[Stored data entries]

<file path="src/rtl/cfgcopy_pkg.sv">
// Shared types for the configuration copy engine.
package cfgcopy_pkg;

    // Sequencer states
    typedef enum logic [2:0] {
        ST_IDLE    = 3'd0,
        ST_RD_SIZE = 3'd1,
        ST_RD_PTR  = 3'd2,
        ST_CHECK   = 3'd3,
        ST_COPY    = 3'd4,
        ST_DONE    = 3'd5
    } seq_state_t;

    // Held result code
    typedef enum logic [1:0] {
        STAT_IDLE = 2'b00,
        STAT_OK   = 2'b01,
        STAT_BUSY = 2'b10,
        STAT_FAIL = 2'b11
    } stat_code_t;

endpackage

</file>
<file path="src/rtl/cfgcopy_window.sv">
// cfgcopy_window: combinational bounds decision.
// It takes the latched count and start offset and reports three things:
// whether the pointer is reserved, whether the count is rejected, and the
// truncated copy length.
// Assumes: AW >= CW, and LIMIT <= 2**AW.
module cfgcopy_window #(
    parameter int AW      = 8,
    parameter int MAX_CNT = 40,
    parameter int LIMIT   = 252,
    parameter int CW      = 6
) (
    input  logic [AW-1:0] size_i,
    input  logic [AW-1:0] ptr_i,
    output logic          reserved_o,
    output logic          reject_o,
    output logic [CW-1:0] len_o
);
    logic [AW:0] room;
    logic [AW:0] size_ext;
    logic [AW:0] len_wide;

    // Reserved pointer values: all zeros or all ones
    assign reserved_o = (ptr_i == '0) || (ptr_i == '1);

    // An oversize count is rejected outright
    assign reject_o = ({1'b0, size_i} > (AW+1)'(MAX_CNT));

    // Number of bytes left below the limit offset
    always_comb begin
        size_ext = {1'b0, size_i};
        if ({1'b0, ptr_i} < (AW+1)'(LIMIT))
            room = (AW+1)'(LIMIT) - {1'b0, ptr_i};
        else
            room = '0;
        len_wide = (size_ext > room) ? room : size_ext;
    end

    assign len_o = CW'(len_wide);
endmodule

</file>
<file path="src/rtl/cfgcopy_seq.sv">
// cfgcopy_seq: run sequencer.
// It reads the count byte and then the pointer byte from the image. It then
// acts on the window decision and either issues one configuration write per
// clock or finishes at once.
// Assumes: image read data is valid in the same cycle as the address.
module cfgcopy_seq
    import cfgcopy_pkg::*;
#(
    parameter int           AW       = 8,
    parameter int           DW       = 8,
    parameter int           CW       = 6,
    parameter logic [AW-1:0] SIZE_OFS = 8'hFD,
    parameter logic [AW-1:0] PTR_OFS  = 8'hFE
) (
    input  logic          clk,
    input  logic          rst_n,
    input  logic          start_i,
    input  logic          enable_i,
    input  logic          load_ok_i,
    output logic [AW-1:0] img_addr_o,
    input  logic [DW-1:0] img_rdata_i,
    output logic [AW-1:0] size_o,
    output logic [AW-1:0] ptr_o,
    input  logic          reserved_i,
    input  logic          reject_i,
    input  logic [CW-1:0] len_i,
    output logic          cfg_we_o,
    output logic [CW-1:0] cfg_idx_o,
    output logic [DW-1:0] cfg_data_o,
    output logic          done_o,
    output logic          ok_o,
    output logic          accept_o,
    output logic          finish_o,
    output logic          finish_ok_o
);
    seq_state_t     state_q, state_d;
    logic [AW-1:0]  size_q, ptr_q;
    logic [CW-1:0]  len_q, cnt_q;
    logic           ok_q;
    logic           last_wr;

    assign last_wr = ((cnt_q + 1'b1) == len_q);

    // Next-state and end-of-run decision
    always_comb begin
        state_d     = state_q;
        finish_o    = 1'b0;
        finish_ok_o = 1'b0;
        case (state_q)
            ST_IDLE: begin
                if (start_i) begin
                    if (enable_i && load_ok_i) begin
                        state_d = ST_RD_SIZE;
                    end else begin
                        state_d     = ST_DONE;
                        finish_o    = 1'b1;
                        finish_ok_o = load_ok_i;
                    end
                end
            end
            ST_RD_SIZE: state_d = ST_RD_PTR;
            ST_RD_PTR:  state_d = ST_CHECK;
            ST_CHECK: begin
                if (reserved_i) begin
                    state_d     = ST_DONE;
                    finish_o    = 1'b1;
                    finish_ok_o = 1'b1;
                end else if (reject_i) begin
                    state_d     = ST_DONE;
                    finish_o    = 1'b1;
                    finish_ok_o = 1'b0;
                end else if (len_i == '0) begin
                    state_d     = ST_DONE;
                    finish_o    = 1'b1;
                    finish_ok_o = 1'b1;
                end else begin
                    state_d = ST_COPY;
                end
            end
            ST_COPY: begin
                if (last_wr) begin
                    state_d     = ST_DONE;
                    finish_o    = 1'b1;
                    finish_ok_o = 1'b1;
                end
            end
            ST_DONE: state_d = ST_IDLE;
            default: state_d = ST_IDLE;
        endcase
    end

    // State register
    always_ff @(posedge clk) begin
        if (!rst_n) state_q <= ST_IDLE;
        else        state_q <= state_d;
    end

    // Latch the count and pointer bytes as they are read
    always_ff @(posedge clk) begin
        if (!rst_n) begin
            size_q <= '0;
            ptr_q  <= '0;
        end else begin
            if (state_q == ST_RD_SIZE) size_q <= img_rdata_i;
            if (state_q == ST_RD_PTR)  ptr_q  <= img_rdata_i;
        end
    end

    // Copy length and running write index
    always_ff @(posedge clk) begin
        if (!rst_n) begin
            len_q <= '0;
            cnt_q <= '0;
        end else if (state_q == ST_CHECK) begin
            len_q <= len_i;
            cnt_q <= '0;
        end else if (state_q == ST_COPY && !last_wr) begin
            cnt_q <= cnt_q + 1'b1;
        end
    end

    // Result flag, captured when the run finishes
    always_ff @(posedge clk) begin
        if (!rst_n)        ok_q <= 1'b0;
        else if (finish_o) ok_q <= finish_ok_o;
    end

    // Image address for each phase
    always_comb begin
        case (state_q)
            ST_RD_SIZE: img_addr_o = SIZE_OFS;
            ST_RD_PTR:  img_addr_o = PTR_OFS;
            ST_COPY:    img_addr_o = ptr_q + AW'(cnt_q);
            default:    img_addr_o = '0;
        endcase
    end

    assign size_o     = size_q;
    assign ptr_o      = ptr_q;
    assign cfg_we_o   = (state_q == ST_COPY);
    assign cfg_idx_o  = cnt_q;
    assign cfg_data_o = img_rdata_i;
    assign done_o     = (state_q == ST_DONE);
    assign ok_o       = ok_q;
    assign accept_o   = (state_q == ST_IDLE) && start_i;
endmodule

</file>
<file path="src/rtl/cfgcopy_status.sv">
// cfgcopy_status: held two-bit result code.
// The code is busy from an accepted start and shows the outcome from the end
// of the run. An end in the same cycle as the start takes priority.
module cfgcopy_status
    import cfgcopy_pkg::*;
(
    input  logic       clk,
    input  logic       rst_n,
    input  logic       accept_i,
    input  logic       finish_i,
    input  logic       finish_ok_i,
    output logic [1:0] status_o
);
    stat_code_t stat_q;

    // Track the run phase and its outcome
    always_ff @(posedge clk) begin
        if (!rst_n)        stat_q <= STAT_IDLE;
        else if (finish_i) stat_q <= finish_ok_i ? STAT_OK : STAT_FAIL;
        else if (accept_i) stat_q <= STAT_BUSY;
    end

    assign status_o = stat_q;
endmodule

</file>
<file path="src/rtl/cfgcopy_engine.sv">
// cfgcopy_engine: top level of the guarded configuration copy engine.
// It joins the sequencer, the bounds decision and the result code.
// Assumes: a register-file image read port with zero latency.
module cfgcopy_engine #(
    parameter int AW      = 8,
    parameter int DW      = 8,
    parameter int MAX_CNT = 40,
    parameter int LIMIT   = 252,
    parameter logic [AW-1:0] SIZE_OFS = 8'hFD,
    parameter logic [AW-1:0] PTR_OFS  = 8'hFE,
    localparam int CW     = $clog2(MAX_CNT + 1)
) (
    input  logic          clk,
    input  logic          rst_n,
    input  logic          start_i,
    input  logic          enable_i,
    input  logic          load_ok_i,
    output logic [AW-1:0] img_addr_o,
    input  logic [DW-1:0] img_rdata_i,
    output logic          cfg_we_o,
    output logic [CW-1:0] cfg_idx_o,
    output logic [DW-1:0] cfg_data_o,
    output logic          done_o,
    output logic          ok_o,
    output logic [1:0]    status_o
);
    logic [AW-1:0] size_w, ptr_w;
    logic          reserved_w, reject_w;
    logic [CW-1:0] len_w;
    logic          accept_w, finish_w, finish_ok_w;

    cfgcopy_window #(
        .AW(AW), .MAX_CNT(MAX_CNT), .LIMIT(LIMIT), .CW(CW)
    ) u_window (
        .size_i     (size_w),
        .ptr_i      (ptr_w),
        .reserved_o (reserved_w),
        .reject_o   (reject_w),
        .len_o      (len_w)
    );

    cfgcopy_seq #(
        .AW(AW), .DW(DW), .CW(CW), .SIZE_OFS(SIZE_OFS), .PTR_OFS(PTR_OFS)
    ) u_seq (
        .clk         (clk),
        .rst_n       (rst_n),
        .start_i     (start_i),
        .enable_i    (enable_i),
        .load_ok_i   (load_ok_i),
        .img_addr_o  (img_addr_o),
        .img_rdata_i (img_rdata_i),
        .size_o      (size_w),
        .ptr_o       (ptr_w),
        .reserved_i  (reserved_w),
        .reject_i    (reject_w),
        .len_i       (len_w),
        .cfg_we_o    (cfg_we_o),
        .cfg_idx_o   (cfg_idx_o),
        .cfg_data_o  (cfg_data_o),
        .done_o      (done_o),
        .ok_o        (ok_o),
        .accept_o    (accept_w),
        .finish_o    (finish_w),
        .finish_ok_o (finish_ok_w)
    );

    cfgcopy_status u_status (
        .clk         (clk),
        .rst_n       (rst_n),
        .accept_i    (accept_w),
        .finish_i    (finish_w),
        .finish_ok_i (finish_ok_w),
        .status_o    (status_o)
    );
endmodule

</file>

* WHAT YOU SHOULD DO
Give back the entries above exactly as they are, from their first line through the line that contains "combinational bounds decision.", both included, with nothing else.

* ANSWER TO THIS TASK
<file path="src/rtl/cfgcopy_pkg.sv">
// Shared types for the configuration copy engine.
package cfgcopy_pkg;

    // Sequencer states
    typedef enum logic [2:0] {
        ST_IDLE    = 3'd0,
        ST_RD_SIZE = 3'd1,
        ST_RD_PTR  = 3'd2,
        ST_CHECK   = 3'd3,
        ST_COPY    = 3'd4,
        ST_DONE    = 3'd5
    } seq_state_t;

    // Held result code
    typedef enum logic [1:0] {
        STAT_IDLE = 2'b00,
        STAT_OK   = 2'b01,
        STAT_BUSY = 2'b10,
        STAT_FAIL = 2'b11
    } stat_code_t;

endpackage

</file>
<file path="src/rtl/cfgcopy_window.sv">
// cfgcopy_window: combinational bounds decision.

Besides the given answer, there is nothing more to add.